Dataset:
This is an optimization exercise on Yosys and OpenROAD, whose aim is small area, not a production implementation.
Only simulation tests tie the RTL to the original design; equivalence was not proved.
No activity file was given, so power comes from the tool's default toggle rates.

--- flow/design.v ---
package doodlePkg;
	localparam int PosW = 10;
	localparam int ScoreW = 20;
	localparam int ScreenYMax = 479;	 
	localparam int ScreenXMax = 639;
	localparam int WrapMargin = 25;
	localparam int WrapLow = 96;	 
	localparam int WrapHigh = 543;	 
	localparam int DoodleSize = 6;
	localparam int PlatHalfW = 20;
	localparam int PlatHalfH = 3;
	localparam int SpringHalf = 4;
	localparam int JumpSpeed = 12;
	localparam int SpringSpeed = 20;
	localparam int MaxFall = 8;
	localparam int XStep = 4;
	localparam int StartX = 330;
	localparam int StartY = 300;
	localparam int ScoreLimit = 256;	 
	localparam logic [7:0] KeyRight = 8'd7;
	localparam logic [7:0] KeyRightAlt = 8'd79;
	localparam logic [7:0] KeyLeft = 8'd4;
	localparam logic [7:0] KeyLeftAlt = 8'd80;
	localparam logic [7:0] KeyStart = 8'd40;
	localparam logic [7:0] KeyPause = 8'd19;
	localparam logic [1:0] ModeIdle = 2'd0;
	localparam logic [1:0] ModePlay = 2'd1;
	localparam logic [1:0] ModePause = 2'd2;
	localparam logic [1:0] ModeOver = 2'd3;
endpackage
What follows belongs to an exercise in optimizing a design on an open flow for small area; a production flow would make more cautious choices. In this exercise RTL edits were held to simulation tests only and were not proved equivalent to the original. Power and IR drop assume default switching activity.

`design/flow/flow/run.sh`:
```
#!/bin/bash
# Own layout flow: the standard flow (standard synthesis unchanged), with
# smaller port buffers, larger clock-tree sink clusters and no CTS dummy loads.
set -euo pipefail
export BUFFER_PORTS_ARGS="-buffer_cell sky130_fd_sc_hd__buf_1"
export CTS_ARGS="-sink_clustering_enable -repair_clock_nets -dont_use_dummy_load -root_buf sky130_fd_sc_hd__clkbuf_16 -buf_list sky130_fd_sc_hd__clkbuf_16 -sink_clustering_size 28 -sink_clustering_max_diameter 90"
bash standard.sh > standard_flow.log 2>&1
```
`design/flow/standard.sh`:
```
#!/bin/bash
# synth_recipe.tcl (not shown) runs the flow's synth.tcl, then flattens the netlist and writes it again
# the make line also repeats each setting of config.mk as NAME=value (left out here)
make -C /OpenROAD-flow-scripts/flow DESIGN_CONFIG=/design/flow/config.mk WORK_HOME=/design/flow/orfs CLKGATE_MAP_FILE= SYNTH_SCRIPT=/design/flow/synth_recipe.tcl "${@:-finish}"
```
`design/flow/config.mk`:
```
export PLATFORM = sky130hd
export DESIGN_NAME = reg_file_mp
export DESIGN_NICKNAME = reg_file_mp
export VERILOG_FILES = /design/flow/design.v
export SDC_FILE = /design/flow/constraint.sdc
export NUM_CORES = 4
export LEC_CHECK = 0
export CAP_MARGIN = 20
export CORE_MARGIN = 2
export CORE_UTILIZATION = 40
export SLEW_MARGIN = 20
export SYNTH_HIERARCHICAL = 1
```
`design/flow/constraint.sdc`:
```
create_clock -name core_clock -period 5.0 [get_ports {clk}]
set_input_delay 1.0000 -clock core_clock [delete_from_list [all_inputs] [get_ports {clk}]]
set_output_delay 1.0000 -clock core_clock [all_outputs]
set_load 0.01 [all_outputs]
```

---

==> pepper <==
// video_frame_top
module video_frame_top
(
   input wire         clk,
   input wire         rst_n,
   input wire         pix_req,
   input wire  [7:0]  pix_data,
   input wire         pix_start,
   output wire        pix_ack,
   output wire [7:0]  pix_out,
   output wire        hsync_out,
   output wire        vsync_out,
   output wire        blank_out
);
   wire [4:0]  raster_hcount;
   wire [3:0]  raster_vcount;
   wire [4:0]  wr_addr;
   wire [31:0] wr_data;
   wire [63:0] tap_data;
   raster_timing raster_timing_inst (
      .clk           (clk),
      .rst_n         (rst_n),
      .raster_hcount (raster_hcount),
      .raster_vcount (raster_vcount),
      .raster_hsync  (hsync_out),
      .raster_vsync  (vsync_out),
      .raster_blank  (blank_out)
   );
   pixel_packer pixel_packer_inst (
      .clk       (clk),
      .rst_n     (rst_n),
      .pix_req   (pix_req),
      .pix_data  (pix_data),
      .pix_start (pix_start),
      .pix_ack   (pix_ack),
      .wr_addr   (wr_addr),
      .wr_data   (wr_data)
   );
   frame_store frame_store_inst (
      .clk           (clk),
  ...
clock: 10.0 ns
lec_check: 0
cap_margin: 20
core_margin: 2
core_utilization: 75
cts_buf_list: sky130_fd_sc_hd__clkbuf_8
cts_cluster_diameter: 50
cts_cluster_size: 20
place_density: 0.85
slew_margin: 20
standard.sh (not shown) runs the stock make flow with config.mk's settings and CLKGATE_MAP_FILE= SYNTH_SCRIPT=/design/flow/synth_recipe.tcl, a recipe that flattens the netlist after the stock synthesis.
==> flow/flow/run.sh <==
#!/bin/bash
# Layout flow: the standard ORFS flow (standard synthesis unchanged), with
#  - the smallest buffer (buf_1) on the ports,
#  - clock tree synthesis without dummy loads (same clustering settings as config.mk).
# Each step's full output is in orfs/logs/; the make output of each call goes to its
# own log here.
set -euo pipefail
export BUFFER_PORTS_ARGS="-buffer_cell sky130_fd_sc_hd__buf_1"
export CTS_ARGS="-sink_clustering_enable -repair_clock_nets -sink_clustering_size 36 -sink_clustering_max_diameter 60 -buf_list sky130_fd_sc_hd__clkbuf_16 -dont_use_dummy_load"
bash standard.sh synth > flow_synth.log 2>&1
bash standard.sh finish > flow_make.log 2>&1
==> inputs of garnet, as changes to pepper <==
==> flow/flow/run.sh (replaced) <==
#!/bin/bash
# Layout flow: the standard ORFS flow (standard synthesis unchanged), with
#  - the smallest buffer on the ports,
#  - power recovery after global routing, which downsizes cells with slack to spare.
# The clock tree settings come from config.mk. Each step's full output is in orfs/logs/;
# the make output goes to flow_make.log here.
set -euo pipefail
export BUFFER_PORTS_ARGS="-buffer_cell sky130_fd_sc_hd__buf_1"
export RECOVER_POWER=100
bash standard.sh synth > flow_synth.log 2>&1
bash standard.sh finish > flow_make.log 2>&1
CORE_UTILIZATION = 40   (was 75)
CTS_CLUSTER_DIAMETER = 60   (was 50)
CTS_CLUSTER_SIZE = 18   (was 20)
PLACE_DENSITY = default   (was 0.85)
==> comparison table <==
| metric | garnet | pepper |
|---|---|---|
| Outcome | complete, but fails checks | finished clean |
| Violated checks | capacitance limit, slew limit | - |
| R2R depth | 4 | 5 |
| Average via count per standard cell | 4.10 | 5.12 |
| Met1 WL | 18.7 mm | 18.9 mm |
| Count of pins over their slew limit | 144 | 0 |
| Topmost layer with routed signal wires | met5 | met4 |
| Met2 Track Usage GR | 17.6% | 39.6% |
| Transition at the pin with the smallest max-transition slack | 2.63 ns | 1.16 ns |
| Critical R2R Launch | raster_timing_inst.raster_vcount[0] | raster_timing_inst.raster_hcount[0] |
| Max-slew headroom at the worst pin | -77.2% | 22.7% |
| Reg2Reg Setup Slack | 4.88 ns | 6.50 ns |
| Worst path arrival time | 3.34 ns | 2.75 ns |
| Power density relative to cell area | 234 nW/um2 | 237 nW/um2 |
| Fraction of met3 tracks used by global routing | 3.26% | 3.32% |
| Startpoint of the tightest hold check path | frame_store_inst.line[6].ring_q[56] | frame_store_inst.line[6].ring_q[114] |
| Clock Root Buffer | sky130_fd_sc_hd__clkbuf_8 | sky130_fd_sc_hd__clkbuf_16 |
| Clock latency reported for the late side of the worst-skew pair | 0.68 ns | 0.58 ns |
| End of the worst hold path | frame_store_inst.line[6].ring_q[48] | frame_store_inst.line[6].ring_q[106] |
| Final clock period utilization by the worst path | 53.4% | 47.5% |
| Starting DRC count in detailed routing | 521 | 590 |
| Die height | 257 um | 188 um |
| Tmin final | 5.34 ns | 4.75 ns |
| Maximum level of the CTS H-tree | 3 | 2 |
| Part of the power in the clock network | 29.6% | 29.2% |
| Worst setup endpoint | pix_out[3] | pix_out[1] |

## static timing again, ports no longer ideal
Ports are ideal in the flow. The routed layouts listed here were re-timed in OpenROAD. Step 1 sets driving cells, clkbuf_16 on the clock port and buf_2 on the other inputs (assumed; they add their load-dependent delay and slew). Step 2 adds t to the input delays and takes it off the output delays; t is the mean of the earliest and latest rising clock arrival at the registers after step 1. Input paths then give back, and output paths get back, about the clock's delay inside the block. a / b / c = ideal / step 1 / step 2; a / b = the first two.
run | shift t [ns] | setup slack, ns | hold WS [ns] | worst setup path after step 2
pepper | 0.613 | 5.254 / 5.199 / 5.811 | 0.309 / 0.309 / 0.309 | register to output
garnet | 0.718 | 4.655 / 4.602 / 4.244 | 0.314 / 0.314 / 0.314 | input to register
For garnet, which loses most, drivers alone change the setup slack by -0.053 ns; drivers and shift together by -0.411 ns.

What you are asked to do: Across the whole listing above, report each line that includes "full".

Task output:
# Each step's full output is in orfs/logs/; the make output of each call goes to its
# The clock tree settings come from config.mk. Each step's full output is in orfs/logs/;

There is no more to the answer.